The finished product distributor said it would pay $815m (€688m) in cash for H.D. Smith, to be funded through the issuance of new long-term debt.
“With H.D. Smith, we plan to meaningfully expand and enhance our scale in pharmaceutical distribution which will allow us to improve patient access, increase supply chain efficiency and enhance patient care nationwide,” spokesperson Francesca Gunning told us.
“We will have stronger resources to enable community pharmacists to drive tremendous health benefits within the patients and communities they serve,” she added.
Gunning told us the acquisition will benefit both firms’ client bases.
“Customers will see the same set of values, with the resources, scale and service that AmerisourceBergen and H.D. Smith have always provided,” she said.
“Our focus right now is to ensure that customers have a simple and positive experience.”
The acquisition is subject to regulatory review and expected to be finalised early 2018.
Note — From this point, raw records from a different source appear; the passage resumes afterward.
<file path="src/rtl/mbank_pkg.sv">
package mbank_pkg;
  localparam int NUM_REGS  = 16;
  localparam int ADDR_W    = $clog2(NUM_REGS);
  localparam int MODE_W    = 5;
  localparam int NUM_BANKS = 6;
  localparam int HI_BASE   = 8;
  localparam int HI_CNT    = 5;
  localparam int SP_IDX    = 13;
  localparam int LR_IDX    = 14;

  localparam logic [MODE_W-1:0] MODE_USR = 5'b10000;
  localparam logic [MODE_W-1:0] MODE_FIQ = 5'b10001;
  localparam logic [MODE_W-1:0] MODE_IRQ = 5'b10010;
  localparam logic [MODE_W-1:0] MODE_SVC = 5'b10011;
  localparam logic [MODE_W-1:0] MODE_ABT = 5'b10111;
  localparam logic [MODE_W-1:0] MODE_UND = 5'b11011;
  localparam logic [MODE_W-1:0] MODE_SYS = 5'b11111;

  typedef enum logic [2:0] {
    BK_PLAIN = 3'd0,
    BK_FAST  = 3'd1,
    BK_INTR  = 3'd2,
    BK_SUPV  = 3'd3,
    BK_ABRT  = 3'd4,
    BK_UNDF  = 3'd5
  } bank_e;

  // Map a mode code onto its shadow bank; unknown codes use the plain bank.
  function automatic bank_e mode_bank(input logic [MODE_W-1:0] m);
    case (m)
      MODE_FIQ: mode_bank = BK_FAST;
      MODE_IRQ: mode_bank = BK_INTR;
      MODE_SVC: mode_bank = BK_SUPV;
      MODE_ABT: mode_bank = BK_ABRT;
      MODE_UND: mode_bank = BK_UNDF;
      default:  mode_bank = BK_PLAIN;
    endcase
  endfunction

  // True when register index r lies in the fast-interrupt high window.
  function automatic logic in_hi_window(input int r);
    in_hi_window = (r >= HI_BASE) && (r < HI_BASE + HI_CNT);
  endfunction
endpackage

</file>
<file path="src/rtl/mbank_swap_ctrl.sv">
module mbank_swap_ctrl
  import mbank_pkg::*;
(
  input  logic [MODE_W-1:0] cur_mode,
  input  logic              req_valid,
  input  logic [MODE_W-1:0] req_mode,
  output bank_e             old_bank,
  output bank_e             new_bank,
  output logic              bank_swap,
  output logic              hi_swap,
  output logic              old_is_fast,
  output logic              new_is_fast
);
  always_comb begin
    old_bank    = mode_bank(cur_mode);
    new_bank    = mode_bank(req_mode);
    old_is_fast = (old_bank == BK_FAST);
    new_is_fast = (new_bank == BK_FAST);
    bank_swap   = req_valid && (old_bank != new_bank);
    hi_swap     = bank_swap && (old_is_fast != new_is_fast);
  end
endmodule

</file>
<file path="src/rtl/mbank_shadow_store.sv">
module mbank_shadow_store
  import mbank_pkg::*;
#(
  parameter int DATA_W = 32,
  parameter int STS_W  = 32
) (
  input  logic              clk,
  input  logic              rst_n,
  input  logic              swap,
  input  bank_e             old_bank,
  input  bank_e             new_bank,
  input  logic [DATA_W-1:0] save_sp,
  input  logic [DATA_W-1:0] save_lr,
  input  logic [STS_W-1:0]  save_sts,
  output logic [DATA_W-1:0] load_sp,
  output logic [DATA_W-1:0] load_lr,
  output logic [STS_W-1:0]  load_sts
);
  logic [DATA_W-1:0] sp_arr  [NUM_BANKS];
  logic [DATA_W-1:0] lr_arr  [NUM_BANKS];
  logic [STS_W-1:0]  sts_arr [NUM_BANKS];

  for (genvar b = 0; b < NUM_BANKS; b++) begin : g_bank
    logic [DATA_W-1:0] sp_r;
    logic [DATA_W-1:0] lr_r;
    logic [STS_W-1:0]  sts_r;
    logic              take;

    assign take = swap && (old_bank == bank_e'(b));

    always_ff @(posedge clk or negedge rst_n) begin
      if (!rst_n) begin
        sp_r  <= '0;
        lr_r  <= '0;
        sts_r <= '0;
      end else if (take) begin
        sp_r  <= save_sp;
        lr_r  <= save_lr;
        sts_r <= save_sts;
      end
    end

    assign sp_arr[b]  = sp_r;
    assign lr_arr[b]  = lr_r;
    assign sts_arr[b] = sts_r;
  end

  always_comb begin
    load_sp  = sp_arr[new_bank];
    load_lr  = lr_arr[new_bank];
    load_sts = sts_arr[new_bank];
  end
endmodule

</file>
<file path="src/rtl/mbank_hi_store.sv">
module mbank_hi_store
  import mbank_pkg::*;
#(
  parameter int DATA_W = 32
) (
  input  logic                         clk,
  input  logic                         rst_n,
  input  logic                         hi_swap,
  input  logic                         old_is_fast,
  input  logic                         new_is_fast,
  input  logic [HI_CNT-1:0][DATA_W-1:0] save_vals,
  output logic [HI_CNT-1:0][DATA_W-1:0] load_vals
);
  localparam int NUM_SETS = 2;

  logic [HI_CNT-1:0][DATA_W-1:0] set_arr [NUM_SETS];

  for (genvar s = 0; s < NUM_SETS; s++) begin : g_set
    logic [HI_CNT-1:0][DATA_W-1:0] vals_r;
    logic                          take;

    assign take = hi_swap && (old_is_fast == (s == 1));

    always_ff @(posedge clk or negedge rst_n) begin
      if (!rst_n) begin
        vals_r <= '0;
      end else if (take) begin
        vals_r <= save_vals;
      end
    end

    assign set_arr[s] = vals_r;
  end

  assign load_vals = new_is_fast ? set_arr[1] : set_arr[0];
endmodule

</file>
<file path="src/rtl/mbank_regfile.sv">
module mbank_regfile
  import mbank_pkg::*;
#(
  parameter int DATA_W = 32,
  parameter int STS_W  = 32
) (
  input  logic              clk,
  input  logic              rst_n,
  input  logic [3:0]        rd_addr_a,
  output logic [DATA_W-1:0] rd_data_a,
  input  logic [3:0]        rd_addr_b,
  output logic [DATA_W-1:0] rd_data_b,
  input  logic              wr_en,
  input  logic [3:0]        wr_addr,
  input  logic [DATA_W-1:0] wr_data,
  input  logic              mode_req_valid,
  input  logic [4:0]        mode_req,
  output logic [4:0]        cur_mode,
  input  logic              sts_wr_en,
  input  logic [STS_W-1:0]  sts_wr_data,
  output logic [STS_W-1:0]  sts_rd_data
);
  logic [DATA_W-1:0] vis_q  [NUM_REGS];
  logic [DATA_W-1:0] vis_wr [NUM_REGS];
  logic [DATA_W-1:0] vis_d  [NUM_REGS];
  logic [STS_W-1:0]  sts_q, sts_wr, sts_d;
  logic [MODE_W-1:0] mode_q;

  bank_e old_bank, new_bank;
  logic  bank_swap, hi_swap, old_is_fast, new_is_fast;

  logic [DATA_W-1:0] load_sp, load_lr;
  logic [STS_W-1:0]  load_sts;
  logic [HI_CNT-1:0][DATA_W-1:0] hi_save, hi_load;

  // Named observation points for the checker
  logic [DATA_W-1:0] sp_now;
  logic [DATA_W-1:0] lr_now;

  mbank_swap_ctrl u_ctrl (
    .cur_mode    (mode_q),
    .req_valid   (mode_req_valid),
    .req_mode    (mode_req),
    .old_bank    (old_bank),
    .new_bank    (new_bank),
    .bank_swap   (bank_swap),
    .hi_swap     (hi_swap),
    .old_is_fast (old_is_fast),
    .new_is_fast (new_is_fast)
  );

  // Write first: the pre-swap register takes the write, then it is saved.
  always_comb begin
    for (int r = 0; r < NUM_REGS; r++) begin
      vis_wr[r] = (wr_en && (wr_addr == ADDR_W'(r))) ? wr_data : vis_q[r];
    end
    sts_wr = sts_wr_en ? sts_wr_data : sts_q;
  end

  for (genvar k = 0; k < HI_CNT; k++) begin : g_hi_pack
    assign hi_save[k] = vis_wr[HI_BASE + k];
  end

  mbank_shadow_store #(.DATA_W(DATA_W), .STS_W(STS_W)) u_shadow (
    .clk      (clk),
    .rst_n    (rst_n),
    .swap     (bank_swap),
    .old_bank (old_bank),
    .new_bank (new_bank),
    .save_sp  (vis_wr[SP_IDX]),
    .save_lr  (vis_wr[LR_IDX]),
    .save_sts (sts_wr),
    .load_sp  (load_sp),
    .load_lr  (load_lr),
    .load_sts (load_sts)
  );

  mbank_hi_store #(.DATA_W(DATA_W)) u_hi (
    .clk         (clk),
    .rst_n       (rst_n),
    .hi_swap     (hi_swap),
    .old_is_fast (old_is_fast),
    .new_is_fast (new_is_fast),
    .save_vals   (hi_save),
    .load_vals   (hi_load)
  );

  always_comb begin
    for (int r = 0; r < NUM_REGS; r++) begin
      vis_d[r] = vis_wr[r];
      if (hi_swap && in_hi_window(r)) begin
        vis_d[r] = hi_load[r - HI_BASE];
      end
    end
    if (bank_swap) begin
      vis_d[SP_IDX] = load_sp;
      vis_d[LR_IDX] = load_lr;
    end
    sts_d = bank_swap ? load_sts : sts_wr;
  end

  always_ff @(posedge clk or negedge rst_n) begin
    if (!rst_n) begin
      for (int r = 0; r < NUM_REGS; r++) vis_q[r] <= '0;
      sts_q  <= '0;
      mode_q <= MODE_SYS;
    end else begin
      for (int r = 0; r < NUM_REGS; r++) vis_q[r] <= vis_d[r];
      sts_q <= sts_d;
      if (mode_req_valid) mode_q <= mode_req;
    end
  end

  assign sp_now      = vis_q[SP_IDX];
  assign lr_now      = vis_q[LR_IDX];
  assign rd_data_a   = vis_q[rd_addr_a];
  assign rd_data_b   = vis_q[rd_addr_b];
  assign sts_rd_data = sts_q;
  assign cur_mode    = mode_q;
endmodule

</file>
<file path="config.mk">
export PLATFORM = sky130hd
export DESIGN_NAME = mbank_regfile
export DESIGN_NICKNAME = d
export VERILOG_FILES = /design/src/rtl/mbank_pkg.sv /design/src/rtl/mbank_swap_ctrl.sv /design/src/rtl/mbank_shadow_store.sv /design/src/rtl/mbank_hi_store.sv /design/src/rtl/mbank_regfile.sv
export SDC_FILE = /design/constraint.sdc
export NUM_CORES = 2
export LEC_CHECK = 0
export BUFFER_PORTS_ARGS = -buffer_cell sky130_fd_sc_hd__clkbuf_2
export CORE_MARGIN = 5
export CORE_UTILIZATION = 45
export CTS_CLUSTER_DIAMETER = 40
export DETAILED_ROUTE_END_ITERATION = 8
export GPL_ROUTABILITY_DRIVEN = 0
export HOLD_SLACK_MARGIN = 0.02
export PLACE_DENSITY = 0.64
export SYNTH_ARGS = -nofsm -noshare
export SYNTH_HDL_FRONTEND = slang
export SYNTH_HIERARCHICAL = 1
export SYNTH_SLANG_ARGS = --single-unit
</file>
<file path="constraint.sdc">
create_clock -name clk -period 5.3 [get_ports clk]
set_input_delay 0.53 -clock clk [delete_from_list [all_inputs] [get_ports clk]]
set_output_delay 0.53 -clock clk [all_outputs]
set_load 0.01 [all_outputs]
</file>
Word level (Yosys, flattened, before mapping)
Cells that the tools add are included.
- memories: 0
- register bits: 1445
- output and inout bits: 101
- bits of input ports: 86
- word-level logic and storage cells: 147
- bits in latches: 0
- RAM bits: 0
- ROM bits: 0
- reductions and logical operators: 28
- bitwise gates (word level): 4
- $mul: 0
- shift-type cells: 0
- $add $sub $neg: 0
- equality and inequality tests: 33
- multiplexer cells: 33
- order comparisons: 3
- div/mod/pow operators: 0
- operators with widths (cell ; number):
    two-way mux 32 bit ; 24
    binary-select mux 32 bit (select 3 bit) ; 3
    binary-select mux 32 bit (select 4 bit) ; 2
    two-way mux 160 bit ; 1
    two-way mux 64 bit ; 1
    == test 5 bit (second input constant) ; 10
    == test 4 bit (second input constant) ; 8
    one-hot mux 3 bit (5 select lines) ; 2
    logical AND 1 bit ; 26
    == test 4 x 3 -> 1 bit (second input constant) ; 4
    greater-or-equal comparator 5 bit (second input constant) ; 2
    NOT 4 -> 5 bit ; 2
    == test 4 x 2 -> 1 bit (second input constant) ; 2
    == test 3 x 1 -> 1 bit (second input constant) ; 2
    == test 3 x 2 -> 1 bit (second input constant) ; 2
    == test 3 bit (second input constant) ; 2
    == test 4 x 1 -> 1 bit (second input constant) ; 1
    greater-or-equal comparator 4 bit (second input constant) ; 1
    logical NOT 4 bit ; 1
    NOT 3 -> 4 bit ; 1
    logical NOT 3 bit ; 1
    != test 3 bit ; 1
    != test 1 bit ; 1
    NOT 1 bit ; 1

Logic depth before layout (Yosys ltp)
- word-level depth: 7
- mapped depth: 11

Hierarchy
Netlist, hierarchy kept.
- modules (own cells, without submodules) (module ; times used ; seq. area each (µm²) ; area an instance (µm²) ; cells each):
    mbank_regfile ; 1 ; 13744.4 ; 31720.4 ; 2813
    mbank_shadow_store ; 1 ; 14413.8 ; 25857.3 ; 1770
    mbank_hi_store ; 1 ; 8007.7 ; 14177.3 ; 855
    mbank_swap_ctrl ; 1 ; 0.0 ; 229.0 ; 30

Worst setup path before layout
OpenSTA, ideal clock, no wires.
- path kind: flip-flop to flip-flop
- start point: reg mode_q[4] (netlist: cur_mode[4])
- end point: reg u_shadow.g_bank[2].lr_r[22]
- cell stages (with the launch flop): 12
- slack: 2.470 ns
- arrival time: 2.703 ns
- cells stage by stage: dfstp_2 nor2b_2 and3_4 buf_6 mux2i_1 o211ai_1 a21boi_1 nand2b_1 nor3b_2 buf_4 buf_6 mux2_1
- word-level cells in the longest chain between the ends: 5
- RTL lines (item ; RTL line ; RTL):
    start: declaration ; mbank_regfile.sv:27 ; logic [MODE_W-1:0] mode_q;
    start signal: assignment ; mbank_regfile.sv:110 ; if (mode_req_valid) mode_q <= mode_req;
    == test 5 bit ; mbank_pkg.sv:30 ; case (m)
    one-hot mux 3 bit (5 select lines) (*) ; mbank_pkg.sv:30 ;
    named net old_bank[0] ; mbank_regfile.sv:29 ; bank_e old_bank, new_bank;
    != test 3 bit (*) ; mbank_swap_ctrl.sv:19 ; bank_swap = req_valid && (old_bank != new_bank);
    logical AND 1 bit (*) ; mbank_swap_ctrl.sv:19 ;
    named net bank_swap ; mbank_regfile.sv:30 ; logic bank_swap, hi_swap, old_is_fast, new_is_fast;
    logical AND 1 bit (*) ; mbank_shadow_store.sv:29 ; assign take = swap && (old_bank == bank_e'(b));
    end signal: assignment ; mbank_shadow_store.sv:38 ; lr_r <= save_lr;
    end: declaration ; mbank_shadow_store.sv:25 ; logic [DATA_W-1:0] lr_r;
The timed path passes the listed nets; every way through them passes the cells marked *.
A chain may end at the register's enable or synchronous reset.

Worst setup path after layout
- start point: reg mode_q[3] (netlist: cur_mode[3])
- end point: reg u_shadow.g_bank[0].sts_r[29]
- word-level cells in the longest chain between the ends: 5
- RTL lines (item ; RTL line ; RTL):
    == test 5 bit ; mbank_pkg.sv:30 ;
    one-hot mux 3 bit (5 select lines) (*) ; mbank_pkg.sv:30 ;
    named net old_bank[2] ; mbank_regfile.sv:29 ;
    != test 3 bit (*) ; mbank_swap_ctrl.sv:19 ;
    logical AND 1 bit (*) ; mbank_swap_ctrl.sv:19 ;
    named net bank_swap ; mbank_regfile.sv:30 ;
    logical AND 1 bit (*) ; mbank_shadow_store.sv:29 ;
    end signal: assignment ; mbank_shadow_store.sv:39 ; sts_r <= save_sts;
    end: declaration ; mbank_shadow_store.sv:26 ; logic [STS_W-1:0] sts_r;
Marks and branches as above.

==> flow_metrics.tcl <==
set metrics [dict create \
    yosysWarnings 6 \
    cts_resized 0 \
    leakagePower_nw 36.3 \
    num_io_pins 187 \
    chipHeight_um 410 \
    r2r_end "u_shadow/g_bank[0].sts_r[29]" \
    worst_setup_path_start_kind "flop" \
    drt-wirelength-per-cell_um 26.9 \
    rr_worst_depth 9 \
    row_count 146 \
    ir_drop_mv 0.358 \
    tightest_slew_ps 1160 \
    cts_buffer_depth 3 \
    dieArea_mm2 0.168 \
    cap_violations 0 \
    slew_headroom_pct 22.5 \
    crit_family "simple AND/OR/NAND/NOR gates" \
    drtPass1Iterations 7 \
    setup.worst_path.end "u_shadow/g_bank[0].sts_r[29]" \
    synth_largest_area_cell "dfrtp_1" \
    hold_path_class "input port to flop" \
    drive_gt1_share_pct 42.0 \
    final_cell_mix "dfrtp_1, mux2_2, nand2_1" \
    cp.required_ps 6000 \
    cp_data_arrival_time_ps 4830 \
    cp_num_buf_inv 1 \
    whs_ps 89.9 \
    drt_iter0_drc 4026 \
    max_stage_delay_ps 920 \
    grt_pass1_vias 50800 \
    status "finished, final reports clean" \
    cts_sinks 1445 \
    cts_buffers 208 \
    cts.reportedPaths.clkPinSlew_ps 60 \
    ys_seq_elements 1445 \
    synth_compound_area_share_pct 6.06 \
    postCtsSetupBuffers 0 \
    ys_seq_area_share_pct 50.2 \
    grt_start_max_net_pins 145 \
    portBuffers 186 \
    r2r_slack_ps 1170 \
    drc_errors 0 \
    antenna_found_initial 11 \
    skew_ps 61.1 \
    worstSetupPathDepth 9 \
    synth_edf_count 0 \
    cts_tree "built" \
    synthFlopType "dfrtp_1" \
    synth_cell_type_count 54 \
    syn_area_per_cell_um2 13.2 \
    final_common_cell "dfrtp_1" \
    critPathKind "flop to flop" \
    fmaxAchievable_ghz 0.242 \
    r2r_start "cur_mode[3]" \
    cts_root_buf "clkbuf_16" \
    wl_um 209000 \
    grt_pass1_wl_um 318000 \
    fin_crit_sh_pct 77.9 \
    h-tree-depth 4 \
    path_cells "xnor2_1 > nor2_1 > nand4bb_1 > o211ai_1 > a21boi_1 > nand2b_1 > nor3_4 > buf_12 > mux2_2" \
    yosysTopAreaCellShare_pct 50.1 \
    rsz0062_at_grt "no" \
    hold_buffers 4 \
    vias 48100 \
    syn-instance-count 5468 \
    fp.dieW_um 410 \
    initial_utilization_pct 45.3 \
    synth_area_mm2 0.0720 \
    async_flop_share_pct 100 \
    cp-end-kind "flop" \
    synth_fa_ha_area_share_pct 0 \
    finalCriticalPeriod_ps 4130 \
    final_antenna_net_count 0 \
    syn_nets 5554 \
    hold_path_depth 2 \
    insertion_delay_ps 830 \
    hold_viol 0 \
    final_nets 5583 \
    crit_fanout 21 \
    hpwlAfterDp_um 120000 \
    p_per_area_mw_per_mm2 486 \
    multi_input_area_mm2 0.0336 \
    p_total_w 0.0399 \
    slew_violations 0 \
    fill_cells 13400 \
    crit_path_start "cur_mode[3]" \
    syn_to_final_growth_pct 13.9 \
    seqCellArea_mm2 0.0362 \
    timing.setup.tns_ps 0 \
    synth-simple-area-share_pct 5.43 \
    synth_area_leaders "dfrtp_1, mux2_2, mux4_2, mux2i_1, mux2_4" \
    vias_per_cell 6.21 \
    gr-usage-all-layers_pct 24.5 \
    critPathSlowestCell "nor3_4" \
    muxShareOfSynthArea_pct 34.8 \
    core_area_mm2 0.159 \
    synth_top_family_by_area "multiplexers" \
    synth_xor_area_share_pct 0.0365 \
    overflow 0 \
    setup_viol_count_final 0 \
]
[state kept, by name (all words and copies together), names as in the netlist]
name / flops
u_shadow/g_bank.sp_r: 192
u_shadow/g_bank.lr_r: 192
sp_now: 32
lr_now: 32
u_hi/g_set.vals_r: 320
vis_q: 448
cur_mode: 5
u_shadow/g_bank.sts_r: 192
sts_rd_data: 32
[worst register-to-register path: cells and delay by family, from the launching register on]
kind / cells / cell delay, ps
XOR/XNOR: 1 / 110
buffers and inverters: 1 / 290
multiplexers: 1 / 380
flip-flops: 1 / 580
AO/OA/AOI/OAI: 2 / 570
AND/OR/NAND/NOR: 4 / 2090
[area by class of cell]
type,count,area share (%)
diodes,4,0.0122
clock buffers,261,7.03
clock inverters,130,1.82
inverters,2,0.0244
multi-input cells,3538,40.9
flip-flops and latches,1445,44.1
well taps,2072,3.16
repair buffers,302,2.92
[metrics by stage]
| stage | setup WS [ps] | cells | area (µm²) | utilization (%) |
|---|---|---|---|---|
| after floorplan | 2470 | 5468 | 72000 | - |
| after global placement | 1180 | 7355 | 74700 | 47.0 |
| after detailed placement | 1210 | 7355 | 74700 | 47.0 |
| after CTS | 1140 | 7750 | 82000 | 51.6 |
| after global routing | 987 | 7750 | 82000 | 51.6 |
| final | 1170 | 7754 | 82000 | 51.7 |
[synth_stat cells, types with 3 or more instances]
library cell,n
nand3b_1,4
nor3b_2,3
nand3_1,228
buf_4,72
a22oi_1,128
buf_6,21
mux2_2,1313
o21ai_1,7
nor2b_1,9
nor3_2,4
a31oi_1,224
nand2_1,389
dfrtp_1,1440
o21ai_0,217
mux2_4,100
mux2_1,96
clkbuf_1,187
mux4_2,256
buf_2,167
nor2_1,230
mux2i_1,193
buf_1,36
o221ai_1,96
and2_1,4
dfstp_2,5
nand2b_1,6
[per-layer routing]
metal,up-vias,wire length (µm),GRT usage [%]
li1,20500,-,-
met1,25600,86600,32.0
met2,1641,101000,40.6
met3,479,12100,4.13
met4,4,9510,10.6
met5,-,23,0
[worst min-delay path by stage]
| stage | startpoint | slack, ps | to |
|---|---|---|---|
| after global placement | u_shadow/g_bank[2].lr_r[23] | 460 | u_shadow/g_bank[2].lr_r[23] |
| after detailed placement | u_shadow/g_bank[2].sp_r[6] | 470 | u_shadow/g_bank[2].sp_r[6] |
| after CTS | mode_req[1] | 30 | cur_mode[1] |
| after global routing | mode_req[1] | 70 | cur_mode[1] |
| final | mode_req[1] | 90 | cur_mode[1] |
| after floorplan | rst_n | 230 | lr_now[0] |
[where the power goes]
group / leakage (nW) / switching (W) / internal [W]
logic: 14.3 / 0.00429 / 0.00510
registers: 18.5 / 0.00208 / 0.0142
clock network: 3.52 / 0.00551 / 0.00866
[kinds of logic after synthesis]
group | count (synthesis)
xor gates and xnor gates | 3
muxes | 1958
and+or+nand+nor | 900
DFF | 1445
AOI/OAI and AO/OA | 677
buffers and inverters | 485
Power figures use the tool's default switching activity.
Earlier this week, AmerisourceBergen said it had increased its reserve to $625m for an agreement with the US Attorney’s office for the Eastern District of New York, following claims its pre-filled syringe business for cancer treatments was not authorised by the US Food and Drug Administration (FDA).
The agreement is subject to negotiation and approval.
Just two months ago, the firm paid $260m at the federal level for failing to register the oncology programmes with the FDA, which violated the Federal Food, Drug and Cosmetic Act.
The claim relates to Medicinal Initiatives – a subsidiary of AmerisourceBergen Specialty Group – which voluntarily ceased operations in 2014.